(Source data)
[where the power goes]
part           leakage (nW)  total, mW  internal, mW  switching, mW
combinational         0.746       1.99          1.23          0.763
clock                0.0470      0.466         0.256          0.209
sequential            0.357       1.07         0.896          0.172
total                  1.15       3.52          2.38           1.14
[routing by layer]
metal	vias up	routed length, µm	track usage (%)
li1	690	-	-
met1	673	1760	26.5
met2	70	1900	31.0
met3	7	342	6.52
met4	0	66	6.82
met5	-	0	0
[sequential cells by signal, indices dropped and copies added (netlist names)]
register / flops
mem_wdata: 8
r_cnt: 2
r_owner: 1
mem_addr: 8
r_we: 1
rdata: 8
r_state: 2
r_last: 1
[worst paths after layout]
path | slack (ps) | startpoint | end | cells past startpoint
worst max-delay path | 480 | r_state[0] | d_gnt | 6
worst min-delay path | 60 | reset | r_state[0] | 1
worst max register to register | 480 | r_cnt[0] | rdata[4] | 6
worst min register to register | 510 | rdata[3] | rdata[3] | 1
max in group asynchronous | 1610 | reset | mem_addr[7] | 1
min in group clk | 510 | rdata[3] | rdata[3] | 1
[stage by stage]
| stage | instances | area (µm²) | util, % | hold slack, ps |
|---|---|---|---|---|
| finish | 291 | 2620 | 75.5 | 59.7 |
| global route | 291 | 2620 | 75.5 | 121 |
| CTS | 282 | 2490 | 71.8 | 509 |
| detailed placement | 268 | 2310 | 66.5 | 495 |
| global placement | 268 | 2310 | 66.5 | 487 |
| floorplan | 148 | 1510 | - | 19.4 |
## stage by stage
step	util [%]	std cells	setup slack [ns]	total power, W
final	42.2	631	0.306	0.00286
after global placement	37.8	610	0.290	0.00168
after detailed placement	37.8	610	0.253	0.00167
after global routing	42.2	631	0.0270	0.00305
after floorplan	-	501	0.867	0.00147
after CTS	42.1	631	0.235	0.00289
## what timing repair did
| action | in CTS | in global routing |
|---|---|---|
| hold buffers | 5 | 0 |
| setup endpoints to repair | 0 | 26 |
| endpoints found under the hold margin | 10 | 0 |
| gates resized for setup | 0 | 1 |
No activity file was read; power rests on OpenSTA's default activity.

About this exercise | Give again exactly, and only, the lines above starting at the one with "worst max register" and ending at the one with "71.8 | 509 |".

Output |
worst max register to register | 480 | r_cnt[0] | rdata[4] | 6
worst min register to register | 510 | rdata[3] | rdata[3] | 1
max in group asynchronous | 1610 | reset | mem_addr[7] | 1
min in group clk | 510 | rdata[3] | rdata[3] | 1
[stage by stage]
| stage | instances | area (µm²) | util, % | hold slack, ps |
|---|---|---|---|---|
| finish | 291 | 2620 | 75.5 | 59.7 |
| global route | 291 | 2620 | 75.5 | 121 |
| CTS | 282 | 2490 | 71.8 | 509 |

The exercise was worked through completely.